その他

  • アクティブ磁気シールド (アクティブ磁場キャンセラ)
    active magnetic shield,active magnetic field canceller

    磁気センサーで磁場変動を検出し、周囲に置いた磁界発生コイルに流す電流を調整すると、磁気センサーが置いてある場所の磁場変動を打ち消すことが可能である。このようなシステムをアクティブ磁気シールドと呼ぶ。磁場変動の種類によっては高透磁率の素材を使った磁気シールドより手軽に設置することが可能である。

  • アクティブ除振装置
    active vibration isolator

    SEMは床からの振動を防ぐために、金属バネあるいは空気バネの様な除振装置を使っているが、床振動の周波数によってはこれらのバネの共振周波数と一致して、かえって増幅されてしまい、大きな像揺れを引き起こす。アクティブ除振装置は、センサーで検出した振動を打ち消すような動きをアクチュエータで与えることで、共振を抑えるシステムである。

  • アーティファクト (人工産物)
    artifact

    試料作製あるいは観察段階で人為的に生じた偽の構造。

  • インスタントフィルム
    instant film

    撮影後1分程度で写真が出来上がる写真フィルムシステム。ネガシート、現像液、ポジ写真シートが一つのパッケージになっており、暗室作業も必要ない。ポラロイド社で開発されたことから“ポラロイド”が代名詞となっている。通常はポジ写真シートのみを扱うので、写真は1枚しか得られないが、ネガシートを使って焼き増しができるタイプもある。短時間で結果が得られることと暗室作業が無いことからある時期多用されたが、画像をデジタル化して扱うようになってからは使用量が低下している。

  • オングストローム
    angstrom

    長さの単位。記号はÅで表し、1Å=0.1nmである。SI単位系ではないため、使用頻度は極めて少なくなっている。

  • 外乱
    external disturbance

    SEMの性能に影響を与える、静磁場変動、交流磁場、床振動、音響、気圧変動など、設置環境に起因する要因。

  • 高精細画像記録
    high-resolution image recording,high-definition image recording

    SEM像は通常100万画素程度(拡大観察を目的とする場合で400万画素程度)の精細度で記録されるが、これに対して、専用の画像記録装置には、数千万画素以上の精細度でSEM画像が記録できるものがある。このような記録法を高精細画像記録と言う。同じ画質を保ったまま記録するには数十分といった長時間の記録を行う必要があるが、記録された広い視野の中から小さな構造を選んで拡大観察するような場合に有効なシステムである。

  • 写真フィルム
    photographic film

    SEM像を記録するためのフィルム。AgBrなどのハロゲン銀粒子をゼラチンと混ぜ、フィルムベースに塗布したもので、銀塩フィルムとも呼ばれる。長い間使われてきたが、近年インスタントフィルムが使われるようになり、さらにデジタル記録が行われるようになってから、使用量は極めて少なくなっている。

  • 磁気シールド (パッシブ磁気シールド)
    magnetic shield,passive magnetic shield

    外部磁界変動による像の揺れ、歪みなどを軽減するために電子光学系や試料室を透磁率の高い材料で囲むこと。磁力線はシールド材の中を流れるので、それに囲まれた部分の磁力線は減少し、影響が少なくなる。この方法はパッシブ磁気シールドと呼ばれることがある。

  • 自動欠陥分類
    automatic defect classification (ADC)

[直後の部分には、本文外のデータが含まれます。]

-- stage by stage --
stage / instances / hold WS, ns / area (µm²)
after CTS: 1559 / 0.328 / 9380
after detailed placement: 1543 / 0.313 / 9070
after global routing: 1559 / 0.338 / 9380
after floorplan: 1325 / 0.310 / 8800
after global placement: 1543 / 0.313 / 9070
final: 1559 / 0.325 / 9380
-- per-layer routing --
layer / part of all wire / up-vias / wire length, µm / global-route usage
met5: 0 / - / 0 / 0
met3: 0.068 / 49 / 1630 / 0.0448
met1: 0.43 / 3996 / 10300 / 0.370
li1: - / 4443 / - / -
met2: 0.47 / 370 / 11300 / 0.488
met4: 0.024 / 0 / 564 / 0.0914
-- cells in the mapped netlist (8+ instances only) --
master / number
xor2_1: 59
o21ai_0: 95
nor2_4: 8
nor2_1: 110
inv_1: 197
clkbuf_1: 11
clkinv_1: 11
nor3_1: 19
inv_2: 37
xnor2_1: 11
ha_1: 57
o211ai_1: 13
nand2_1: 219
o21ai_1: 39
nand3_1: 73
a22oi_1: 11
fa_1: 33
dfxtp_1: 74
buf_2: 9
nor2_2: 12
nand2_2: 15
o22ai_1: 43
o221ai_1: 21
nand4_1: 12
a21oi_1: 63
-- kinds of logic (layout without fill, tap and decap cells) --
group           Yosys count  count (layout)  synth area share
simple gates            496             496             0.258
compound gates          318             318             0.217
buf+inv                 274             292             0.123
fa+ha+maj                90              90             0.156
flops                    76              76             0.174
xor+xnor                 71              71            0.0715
What follows belongs to an exercise in optimizing a design on an open flow for small area; a production flow would make more cautious choices.
Only simulation tests tie the RTL to the original design; equivalence was not proved.
Power is estimated from default activity; no workload was simulated.

--- design/flow/config.mk ---
export PLATFORM = sky130hd
export DESIGN_NAME = uart
export DESIGN_NICKNAME = uart
export VERILOG_FILES = /design/flow/design.v
export SDC_FILE = /design/flow/constraint.sdc
export NUM_CORES = 4
export LEC_CHECK = 0
export CAP_MARGIN = 20
export CORE_MARGIN = 2
export CORE_UTILIZATION = 40
export SLEW_MARGIN = 20
--- design/flow/constraint.sdc ---
create_clock -name core_clock -period 20.0 [get_ports {clk}]
set_input_delay 4.0000 -clock core_clock [delete_from_list [all_inputs] [get_ports {clk}]]
set_output_delay 4.0000 -clock core_clock [all_outputs]
set_load 0.01 [all_outputs]
--- design/flow/design.v ---
module uart (
    input clk, rst, tx_send, rx, rx_flag_clr,
    input [7:0] Tx_Data,
    output tx_output_serial,
    output [7:0] Rx_Data,
    output parity_error, rx_flag
);
localparam [2:0] D_INI    = 3'b000;
localparam [2:0] D_SHOT   = 3'b001;
localparam [2:0] D_FRAME1 = 3'b101;   
localparam [2:0] D_OFF1   = 3'b100;   
localparam [2:0] D_SW1    = 3'b010;
localparam [2:0] D_FRAME2 = 3'b111;   
localparam [2:0] D_OFF2   = 3'b110;   
reg  [2:0]  ds;         
reg  [12:0] lo_q;       
reg  [9:0]  tr;
wire [12:0] lo = lo_q ^ 13'd2730;
wire counting = ds[2];                   
wire framing  = ds[0];                   
wire lo_wrap  = (((lo ^ 13'd4511) & 13'd7671) == 13'd0);             
wire tr_last  = ~|tr[9:1];               
wire lockout_done = ~framing & (((tr ^ 10'd56) & 10'd615) == 10'd0) & (((lo ^ 13'd2721) & 13'd7663) == 13'd0);
wire frame_end    = lo_wrap & tr_last;
wire lo_clr   = ~counting | lo_wrap;
always @(posedge rst or posedge clk)
    if (rst)
        ds <= D_INI;
    else begin
        ds[0] <= (~ds[2] & ~ds[1] & tx_send) | (~ds[2] & ~ds[1] & ds[0]) |
                 (ds[2] & ds[0] & ~frame_end) | (~ds[2] & ds[1] & ~ds[0] & ~tx_send);
        ds[1] <= (ds[2] & ~ds[1] & lockout_done) | (ds[2] & ds[1] & ~lockout_done) |
                 (~ds[2] & ds[1] & ~ds[0]);
        ds[2] <= ds[0] | (ds[2] & ~lockout_done) | (~ds[2] & ds[1] & ~tx_send);
    end
always @(posedge clk)
    lo_q <= (lo_clr ? 13'd0 : {lo[11:0], ~(lo[9] ^ lo[12])}) ^ 13'd2730;
always @(posedge clk)
    if (~counting)
        tr <= {1'b1, Tx_Data, 1'b0};
    else if (lo_wrap)
        tr <= {~framing & ~(tr[0] ^ tr[1]), tr[9:1]};
wire in_frame = ds[2] & ~ds[1] & ds[0];
assign tx_output_serial = ~in_frame | (tr_last ? ^Tx_Data : tr[0]);
localparam [1:0] R_IDLE = 2'b00;
localparam [1:0] R_RUN  = 2'b10;
localparam [1:0] R_STOP = 2'b11;
localparam [1:0] R_CLR  = 2'b01;
reg  [1:0]  rs;         
reg  [11:0] h_q;        
reg  [4:0]  m_q;        
reg         r_t;        
reg  [8:0]  r_sr;       
wire [11:0] h = h_q ^ 12'd2730;
wire [4:0]  m = m_q ^ 5'd10;
wire r_active = rs[1];
wire h_wrap   = (((h ^ 12'd1425) & 12'd4091) == 12'd0);                           
wire to_stop  = (((m ^ 5'd20) & 5'd19) == 5'd0) & (((h ^ 12'd1897) & 12'd3515) == 12'd0);    
wire to_clr   = (((m ^ 5'd17) & 5'd30) == 5'd0) & (((h ^ 12'd948) & 12'd3805) == 12'd0);      
wire sample   = h_wrap & r_t & (rs[1] & ~rs[0]) & (|(m & 5'd7));
wire h_clr    = ~r_active | h_wrap;
always @(posedge rst or posedge clk)
    if (rst)
        rs <= R_IDLE;
    else begin
        rs[1] <= (rs[1] & ~(rs[0] & to_clr)) | (~rs[1] & ~rs[0] & ~rx);
        rs[0] <= (rs[1] & (rs[0] | to_stop)) | (~rs[1] & rs[0] & ~rx_flag_clr);
    end
always @(posedge clk)
    h_q <= (h_clr ? 12'd0 : {h[10:0], ~(h[10] ^ h[11])}) ^ 12'd2730;
always @(posedge clk)
    if (~r_active)
        m_q <= 5'd10;
    else if (h_wrap)
        m_q <= {m[3:0], ~(m[1] ^ m[4])} ^ 5'd10;
always @(posedge rst or posedge clk)
    if (rst)
        r_t <= 1'b0;
    else if (r_active & h_wrap)
        r_t <= ~r_t;
always @(posedge rst or posedge clk)
    if (rst)
        r_sr <= 9'd0;
    else if (sample)
        r_sr <= {rx, r_sr[8:1]};
assign Rx_Data      = r_sr[7:0];
assign parity_error = ^r_sr;
assign rx_flag      = rs[0];
endmodule
--- design/flow/flow/run.sh ---
#!/bin/bash
# The standard layout (standard.sh), with three changes:
# - after the standard synthesis, the combinational logic is mapped again for area with
#   Yosys/ABC (flow/reopt.tcl, flow/area.abc); the registers, their names and cell types,
#   and the ports stay as the standard synthesis made them.  A SAT proof (flow/equiv.ys)
#   checks the new logic against the standard synthesis; if it fails, the standard
#   netlist is kept;
# - the port buffers are sky130_fd_sc_hd__buf_1;
# - clock tree synthesis uses sky130_fd_sc_hd__clkbuf_4 and inserts no dummy loads.
# Each tool's full output goes to a log file of its own in this folder.
set -euo pipefail
here=$(pwd)
export BUFFER_PORTS_ARGS="-buffer_cell sky130_fd_sc_hd__buf_1"
export CTS_ARGS="-sink_clustering_enable -repair_clock_nets -dont_use_dummy_load -buf_list sky130_fd_sc_hd__clkbuf_8"
lib=$FLOW_HOME/platforms/$FLOW_PLATFORM/lib/sky130_fd_sc_hd__tt_025C_1v80.lib
res=$here/orfs/results/$FLOW_PLATFORM/uart/base

bash standard.sh synth > log_synth.log 2>&1

mkdir -p reopt
cp "$res/1_2_yosys.v" reopt/gold.v
cp "$lib" reopt/lib.lib
du=$(sed -n '/DONT_USE_CELLS +=/,/^#/p' "$FLOW_HOME/platforms/$FLOW_PLATFORM/config.mk" |
     grep -o 'sky130_fd_sc_hd__[a-z0-9_]*' | sed 's/^/-dont_use /' | tr '\n' ' ')
ok=0
if (cd reopt && LIB=lib.lib IN=gold.v OUT=gate.v STAT=stat.txt ABCS="$here/flow/area.abc" DU="$du" \
        yosys -c "$here/flow/reopt.tcl" > "$here/log_reopt.log" 2>&1) &&
   (cd reopt && yosys -s "$here/flow/equiv.ys" > "$here/log_equiv.log" 2>&1); then
    ok=1
fi
if [[ $ok == 1 ]]; then
    echo "re-mapped netlist proven equal; using it" >> log_reopt.log
    cp reopt/gate.v "$res/1_2_yosys.v"
    rm -f "$res/1_synth.odb" "$res/1_synth.sdc"
else
    echo "re-mapping not used" >> log_reopt.log
fi

bash standard.sh > log_layout.log 2>&1
--- design/flow/flow/area.abc ---
strash
dc2
dc2
dch -f
amap
topo
--- design/flow/flow/equiv.ys ---
# Proves that the re-mapped netlist (gate.v) computes what the standard synthesis
# (gold.v) computes: with the same register instances cut open, the logic between
# ports and register pins must be equal.
read_liberty -ignore_miss_func -ignore_miss_dir lib.lib
setattr -mod -set blackbox 1 sky130_fd_sc_hd__df* sky130_fd_sc_hd__edf*
read_verilog gold.v
rename uart gold
read_verilog gate.v
rename uart gate
flatten gold gate
cd gold
expose -evert t:sky130_fd_sc_hd__df* t:sky130_fd_sc_hd__edf*
cd gate
expose -evert t:sky130_fd_sc_hd__df* t:sky130_fd_sc_hd__edf*
cd
opt -purge
miter -equiv -flatten -make_assert gold gate miter
sat -verify -prove-asserts miter
--- design/flow/flow/reopt.tcl ---
# Re-map the combinational logic of the standard synthesis for area; the registers
# (instances, names and cell types) and the ports are left as they are.

set lib $::env(LIB)
yosys read_liberty -ignore_miss_func -ignore_miss_dir $lib
yosys read_verilog $::env(IN)
yosys hierarchy -top uart
yosys setattr -mod -set keep_hierarchy 1 sky130_fd_sc_hd__df* sky130_fd_sc_hd__edf*
yosys flatten
yosys rename -hide {w:*.*}
yosys opt
yosys abc -liberty $lib {*}$::env(DU) -script $::env(ABCS)
yosys opt_clean -purge
yosys splitnets
yosys insbuf -buf sky130_fd_sc_hd__buf_1 A X
yosys rename -hide {w:*.*}

yosys tee -o $::env(STAT) stat -liberty $lib
yosys select uart
yosys write_verilog -noattr -nohex -nodec -selected $::env(OUT) 
--- design/flow/standard.sh ---
#!/bin/bash
# synth_recipe.tcl (not shown) runs the flow's synth.tcl, then flattens the netlist and writes it again
# the make line also repeats each setting of config.mk as NAME=value (left out here)
make -C /OpenROAD-flow-scripts/flow DESIGN_CONFIG=/design/flow/config.mk WORK_HOME=/design/flow/orfs CLKGATE_MAP_FILE= SYNTH_SCRIPT=/design/flow/synth_recipe.tcl "${@:-finish}"
==> flow_summary_export.csv, run 1 <==
group,metric,value,unit
outcome,status,"finished clean",
power_and_ir_drop,switching_share,22.5,%
sta,fin_crit,9.16,ns
die,start_util,41.3,%
power_and_ir_drop,clockPowerShare,27.9,%
cts,post-cts-setup-buffers,0,
yosys,synth_nets,240,
yosys,syn_area_per_cell,9.23,µm²
power_and_ir_drop,peakVddDrop,0.0000372,V
setup_path,r2r-start,"h_q[10]",
sta,slew_viol_final,0,
global_routing,grt_max_degree,16,
yosys,ys_warn_count,1,
die,die_area,5830,µm²
placement,dpl.hpwl,2.92,mm
setup_path,critPathTopFamily,"compound AO/OA/AOI/OAI gates",
global_routing,grt_pass1_wl,6.76,mm
placement,placed_cells,312,
setup_path,cp-start-kind,"primary input",
placement,placement.cell_area,2240,µm²
drt,vias,1561,
cts,clockRootBuffer,"clkbuf_8",
final_layout,n_antenna_cell,0,
setup_path,worstRegToRegCells,7,
sta,fin_skew,0.0132,ns
setup_path,required,16.00,ns
global_routing,grtUsageTotal,14.1,%
cts,cts_tree,"built",
setup_path,crit_buf_inv,3,
drt,post_drt_via_cell_ratio,4.92,
cts,cts-buffers-inserted,5,
setup_path,critPathCaptureType,"output pin",
cts,cts_buffer_depth,2,
final_layout,finalNonFillerCells,317,
placement,io_buffers,23,
yosys,syn-instance-count,227,
drt,remaining_drc_errors,0,
setup_path,slowest_stage,"o22ai_1",
power_and_ir_drop,pwr-share-seq,66.8,%
final_layout,drive_gt1_share,2.43,%
setup_path,regToRegSetupSlack,17.26,ns
global_routing,antenna_found_initial,0,
setup_path,path_cells,"buf_1, clkinv_1, o22ai_1, nor2_1, a21oi_1, nor2_1, a211oi_1, a2111o_1, buf_1",
drt,first_iter_violations,92,
drt,wl,3.86,mm
setup_path,timing.rr.end,"r_sr[3]",
drt,avgRoutedWirePerCell,12.2,µm
min_path,hold_path_depth,1,
cts,path_clk_slew,0.08,ns
power_and_ir_drop,leakage,0.875,nW
die,core-area,5070,µm²
die,pin_count,24,
final_layout,seq_area,1260,µm²
drt,first_pass_iters,4,
min_path,hp-class,"reg2reg",
sta,max_slew_margin,56.7,%
sta,fin_setup_tns,0,ns
power_and_ir_drop,p_per_area,82.8,nW/µm²
sta,max_slew.worst_pin.slew,0.649,ns
sta,setup_viol_count_final,0,
cts,cts.repair.resized,0,
final_layout,fin_area,2310,µm²
die,rows,26,
cts,clock_latency,0.29,ns
global_routing,grt_remaining_overflow,0,
power_and_ir_drop,p_comb_share,5.3,%
die,die_h,76.4,µm
setup_path,arrival,5.16,ns
final_layout,syn_to_final_growth,10.4,%
cts,ctsHoldBuffers,0,
final_layout,multi_input_area,696,µm²
sta,fmaxAchievable,0.109,GHz
setup_path,worstPathMaxFanout,2,
power_and_ir_drop,p_sw,0.0432,mW
min_path,holdCritStartpoint,"h_q[2]",
sta,hold_violations,0,
setup_path,max_stage_delay,0.21,ns
power_and_ir_drop,power.internal,0.148,mW
sta,finalCritPeriodShare,45.8,%
sta,rsz0062_at_grt,"false",
min_path,hold_path_end,"h_q[3]",
final_layout,fill_cells,529,
global_routing,grt_pass1_vias,1504,
cts,cts_sinks,55,
setup_path,worstSetupPathType,"in2out",
yosys,syn-cell-area,2100,µm²
cts,cts_max_level,2,
placement,place_congestion,0.799,
drt,ant_nets,0,
die,die_w,76.4,µm
final_layout,nNetsFinal,262,
job,max-cap-violations,0,
[worst reg2reg max path, delay by kind of cell (launching register included)]
kind / cells / cell delay [ns]
AOI/OAI and AO/OA: 2 / 0.83
DFF: 1 / 0.40
and+or+nand+nor: 4 / 1.00
buffers and inverters: 1 / 0.44
[area by class of cell]
| type | count | share of cell area [%] |
|---|---|---|
| flip-flops and latches | 55 | 54.3 |
| well taps | 70 | 3.78 |
| multi-input cells | 132 | 30.1 |
| inverters | 32 | 5.19 |
| clock buffers | 5 | 2.97 |
| repair buffers | 23 | 3.73 |
[state kept, by name, summed over array words and instances, names as in the netlist]
name  cells
lo_q     13
tr       10
r_sr      9
h_q      12
ds        3
m_q       5
rs        2
r_t       1
[routing by layer]
layer	routed length, µm	up-vias	global-route usage, %
met5	0	-	0
met4	23	0	2.73
met3	132	2	3.67
met2	1680	22	21.7
li1	-	823	-
met1	2020	714	20.3
[worst max path at each step]
stage / startpoint / cells past startpoint / slack (ns) / endpoint
final: Tx_Data[7] / 9 / 10.84 / tx_output_serial
after global routing: Tx_Data[4] / 9 / 10.59 / tx_output_serial
after detailed placement: Tx_Data[5] / 9 / 10.85 / tx_output_serial
after global placement: Tx_Data[7] / 9 / 10.90 / tx_output_serial
after floorplan: Tx_Data[7] / 6 / 11.18 / tx_output_serial
after CTS: Tx_Data[5] / 9 / 10.84 / tx_output_serial
[through the flow]
step	util [%]	hold WS (ns)	total power, mW	worst slack [ns]
CTS	45.5	0.388	0.193	10.84
global route	45.6	0.409	0.200	10.59
floorplan	-	0.353	0.136	11.18
global placement	44.1	0.368	0.140	10.90
finish	45.6	0.383	0.192	10.84
detailed placement	44.1	0.370	0.140	10.85
[power by group through the flow]
stage          registers, mW  logic, mW  clock network, mW
2_1_floorplan          0.128    0.00747                  0
3_3_place_gp           0.130    0.00989                  0
3_5_place_dp           0.130     0.0102                  0
4_1_cts                0.128     0.0103             0.0545
5_1_grt                0.129     0.0121             0.0587
6_report               0.128     0.0102             0.0535
[cells in the final DEF, fill, tap and decap left out]
cell      count
a31o_1        1
dfxtp_1      32
or4_1         1
o22ai_1      21
a21oi_1      10
edfxtp_1      8
a2111o_1      1
a211oi_1      3
nand2_1      28
or3_1         1
o21ai_0       8
buf_1        23
o22a_1        2
clkbuf_8      5
nor4b_1       1
clkinv_1     32
or4b_1        1
a311oi_2      1
nor2_1       32
nand2b_1      1
dfrtp_1      15
o21a_1        3
nor4_1        2
nor3_1        2
nand3_1       2
nand4_1       7
xor2_1        1
a22oi_1       1
a32o_1        2
==> inputs of run 2 (changes only) <==
--- a/design/flow/design.v
+++ b/design/flow/design.v
@@ -51,6 +51,7 @@
 reg  [4:0]  m_q;        
 reg         r_t;        
 reg  [8:0]  r_sr;       
+reg         r_pe;       
 wire [11:0] h = h_q ^ 12'd2730;
 wire [4:0]  m = m_q ^ 5'd10;
 wire r_active = rs[1];
@@ -84,6 +85,11 @@
     else if (sample)
         r_sr <= {rx, r_sr[8:1]};
 assign Rx_Data      = r_sr[7:0];
-assign parity_error = ^r_sr;
+always @(posedge rst or posedge clk)
+    if (rst)
+        r_pe <= 1'b0;
+    else if (sample)
+        r_pe <= r_pe ^ rx ^ r_sr[0];
+assign parity_error = r_pe;
 assign rx_flag      = rs[0];
 endmodule
==> design/flow/flow/run.sh (replaced) <==
#!/bin/bash
# The standard layout (standard.sh), with three changes:
# - after the standard synthesis, the combinational logic is mapped again for area with
#   Yosys/ABC (flow/reopt.tcl, with each of flow/area*.abc, keeping the smallest); the
#   registers, their names and cell types,
#   and the ports stay as the standard synthesis made them.  A SAT proof (flow/equiv.ys)
#   checks the new logic against the standard synthesis; if it fails, the standard
#   netlist is kept;
# - the port buffers are sky130_fd_sc_hd__buf_1;
# - clock tree synthesis uses sky130_fd_sc_hd__clkbuf_8 and inserts no dummy loads.
# Each tool's full output goes to a log file of its own in this folder.
set -euo pipefail
here=$(pwd)
export BUFFER_PORTS_ARGS="-buffer_cell sky130_fd_sc_hd__buf_1"
export CTS_ARGS="-sink_clustering_enable -repair_clock_nets -dont_use_dummy_load -buf_list sky130_fd_sc_hd__clkbuf_8"
lib=$FLOW_HOME/platforms/$FLOW_PLATFORM/lib/sky130_fd_sc_hd__tt_025C_1v80.lib
res=$here/orfs/results/$FLOW_PLATFORM/uart/base

bash standard.sh synth > log_synth.log 2>&1

mkdir -p reopt
cp "$res/1_2_yosys.v" reopt/gold.v
cp "$lib" reopt/lib.lib
du=$(sed -n '/DONT_USE_CELLS +=/,/^#/p' "$FLOW_HOME/platforms/$FLOW_PLATFORM/config.mk" |
     grep -o 'sky130_fd_sc_hd__[a-z0-9_]*' | sed 's/^/-dont_use /' | tr '\n' ' ')
# try each ABC script; keep the smallest netlist that the proof accepts
best=""
best_area=""
for s in area1 area2 area3; do
    if (cd reopt && LIB=lib.lib IN=gold.v OUT=$s.v STAT=$s.txt ABCS="$here/flow/$s.abc" DU="$du" \
            yosys -c "$here/flow/reopt.tcl" > "$here/log_reopt_$s.log" 2>&1) &&
       (cd reopt && sed "s/gate\.v/$s.v/" "$here/flow/equiv.ys" > equiv_$s.ys &&
            yosys -s equiv_$s.ys > "$here/log_equiv_$s.log" 2>&1); then
        a=$(grep 'Chip area for top module' reopt/$s.txt | awk '{print $NF}')
        echo "$s: proven equal, area $a" >> log_reopt.log
        if [[ -z "$best" ]] || awk "BEGIN{exit !($a < $best_area)}"; then best=$s; best_area=$a; fi
    else
        echo "$s: not used" >> log_reopt.log
    fi
done
if [[ -n "$best" ]]; then
    echo "using $best" >> log_reopt.log
    cp reopt/$best.v "$res/1_2_yosys.v"
    rm -f "$res/1_synth.odb" "$res/1_synth.sdc"
else
    echo "re-mapping not used" >> log_reopt.log
fi

bash standard.sh > log_layout.log 2>&1
==> design/flow/flow/area1.abc (new file) <==
strash
dc2
dc2
dch -f
amap
topo
==> design/flow/flow/area2.abc (new file) <==
strash
dc2
dch -f
amap
topo
==> design/flow/flow/area3.abc (new file) <==
strash
dc2
dc2
dch -f
amap -F 3 -A 30
topo
removed: design/flow/flow/area.abc
==> run 2 against run 1 <==
Against the previous run:
- clock power rose by 4%
- sequential cell count rose by 1
- largest power group unchanged
- utilization fell by 0.44 points
- sequential power fell by 4%
- final area fell by 0.97%
- clock-buffer cell count did not move
- first-iteration DRC count fell by 1.1%
- final cell count fell by 1.9%
- critical path depth did not move
==> flow_summary_export.csv, run 2 <==
group,metric,value,unit
cts,cts-buffers-inserted,5,
outcome,status,"finished clean",
die,rows,26,
setup_path,critPathCaptureType,"output pin",
final_layout,post-route-util,45.2,%
setup_path,cp-start-kind,"primary input",
drt,vias,1544,
final_layout,fin_area,2290,µm²
yosys,syn-cell-area,2080,µm²
setup_path,r2r-start,"ds[2]",
cts,cts_tree,"built",
setup_path,max_stage_delay,0.25,ns
sta,slew_viol_final,0,
final_layout,drive_gt1_share,2.07,%
sta,fmaxAchievable,0.110,GHz
min_path,hp-class,"reg2reg",
cts,post-cts-setup-buffers,0,
sta,max_slew_margin,60.2,%
setup_path,path_cells,"buf_1, clkinv_1, o22ai_1, nor2_1, a21oi_1, a21oi_1, o21ai_0, nand3_1, buf_1",
job,max-cap-violations,0,
setup_path,crit_buf_inv,3,
setup_path,slowest_stage,"o22ai_1",
cts,clockRootBuffer,"clkbuf_8",
global_routing,grt_pass1_wl,6.89,mm
power_and_ir_drop,peakVddDrop,0.0000491,V
final_layout,fill_cells,531,
yosys,syn-instance-count,221,
placement,dp_slack,10.92,ns
setup_path,crit_start,"Tx_Data[5]",
final_layout,largest_reg_flops,13,
yosys,syn_area_per_cell,9.41,µm²
drt,post_drt_via_cell_ratio,4.96,
setup_path,required,16.00,ns
sta,fin_setup_tns,0,ns
drt,ant_nets,0,
final_layout,final_common_cell,"clkinv_1",
final_layout,nNetsFinal,256,
die,die_h,76.1,µm
setup_path,critPathTopFamily,"compound AO/OA/AOI/OAI gates",
setup_path,worstPathMaxFanout,2,
global_routing,grt_max_degree,18,
drt,avgRoutedWirePerCell,12.3,µm
cts,cts_sinks,56,
placement,dpl.hpwl,2.77,mm
cts,ctsHoldBuffers,0,
global_routing,grtUsageTotal,14.6,%
drt,wl_met3,127,µm
cts,path_clk_slew,0.08,ns
sta,rsz0062_at_grt,"false",
global_routing,grt_remaining_overflow,0,
cts,clock_latency,0.32,ns
placement,placement.cell_area,2220,µm²
global_routing,grt_pass1_vias,1489,
sta,finalCritPeriodShare,45.4,%
placement,place_congestion,0.776,
final_layout,seq_area,1280,µm²
setup_path,worstSetupPathType,"in2out",
global_routing,antenna_found_initial,0,
drt,highest_layer,"met4",
sta,hold_violations,0,
die,die_area,5790,µm²
final_layout,syn_to_final_growth,10.2,%
drt,first_iter_violations,91,
final_layout,reg_top3,"lo_q (13), h_q (12), tr (10)",
sta,whs,0.384,ns
drt,first_pass_iters,4,
cts,cts_max_level,2,
cts,cts_buffer_depth,2,
yosys,synth_nets,234,
drt,wl,3.81,mm
setup_path,arrival,5.08,ns
drt,remaining_drc_errors,0,
placement,io_buffers,23,
final_layout,most-common-layout-cells,"clkinv_1 (35), dfxtp_1 (32), nand2_1 (28)",
min_path,holdCritStartpoint,"lo_q[6]",
sta,fin_crit,9.08,ns
drt,wl_met1,2.03,mm
power_and_ir_drop,leakage,0.872,nW
die,core-area,5070,µm²
final_layout,n_antenna_cell,0,
die,start_util,41.0,%
sta,setup_viol_count_final,0,
final_layout,max_flop_register,"lo_q",
cts,cts.repair.resized,0,
sta,max_slew.worst_pin.slew,0.591,ns
power_and_ir_drop,p_per_area,81.4,nW/µm²
sta,fin_ws,10.92,ns
yosys,ys_warn_count,1,
drt,wl_met2,1.59,mm
die,pin_count,24,
die,die_w,76.1,µm
final_layout,multi_input_area,637,µm²
sta,fin_skew,0.0244,ns
run 2: layer usage:
layer	vias to the layer above	GRT usage (%)
met5	-	0
met4	0	5.45
met2	17	20.8
met1	722	21.1
met3	6	4.15
li1	799	-
run 2: per-stage QoR:
stage | total power, mW | std cells
finish | 0.187 | 311
detailed placement | 0.134 | 306
global placement | 0.134 | 306
global route | 0.195 | 311
floorplan | 0.130 | 221
CTS | 0.189 | 311
run 2: area by class of cell:
type                       instances  area share, %
timing repair buffer              23           3.77
inverter                          35           5.73
sequential                        56           55.9
tap                               70           3.82
multi-input combinational        122           27.8
clock buffer                       5           3.00
run 2: power breakdown:
group | switching (mW) | total [mW] | internal, mW
clock | 0.0327 | 0.0554 | 0.0227
sequential | 0.00369 | 0.123 | 0.120
combinational | 0.00479 | 0.00796 | 0.00317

    欠陥レビューSEMの機能の一つ。自動欠陥レビューによって得られたSEM 像をもとにして、自動的に欠陥を分類することができる。

  • 自動欠陥レビュー
    automatic defect review (ADR)

    欠陥レビューSEMの機能の一つ。半導体などの製造ラインで生じた欠陥を自動的に認識し SEM像取得を行うことができる。

  • 走査電子顕微鏡学
    scanning electron microscopy (SEM)

    走査電子顕微鏡の電子光学系、検出器、形像コントラストなどを理論的に扱ったり、走査電子顕微鏡の使い方、試料作製法などを扱う学問。

  • 脱ガス
    degas

    ガス放出の多い試料を観察・分析する前に、予め真空排気装置の中に置いたり、加熱することで、ガス放出を促すこと。

  • 電子線描画 (電子線リソグラフィー)
    electron-beam lithography,EB lithography,EB writing

    レジストを塗布した基板上に電子プローブを照射し、電子線損傷を利用して微細パターンを描く技術。パターンを描くためには、電子プローブをXY単独に走査する機能、ビームブランキング機能が必要である。電子プローブだけで描画できる領域は小さいので、大きなパターンを描くには試料ステージの移動も併用する。

  • 透過電子顕微鏡学
    transmission electron microscopy (TEM)

    透過電子顕微鏡の電子光学系、形像コントラストなどを理論的に扱ったり、透過電子顕微鏡の使い方、試料作製法などを扱う学問。

  • ネガフィルム
    negative film

    撮影用CRTに表示されたSEM像を記録するための写真フィルム。写真フィルムに記録された画像は被写体とコントラストが逆転することから、こう呼ばれる。これに対して、印画紙に焼き付けたものをポジ(positive)と呼ぶ。

  • ポラロイドフィルム
    Polaroid film

    ポラロイド社製のインスタントフィルムの商品名。

  • レシピ
    recipe

    試料あるいは観察目的にあった、加速電圧、作動距離、観察モードなどの条件をまとめたもの。これを呼び出して目的にあった装置条件を設定するのに使われる。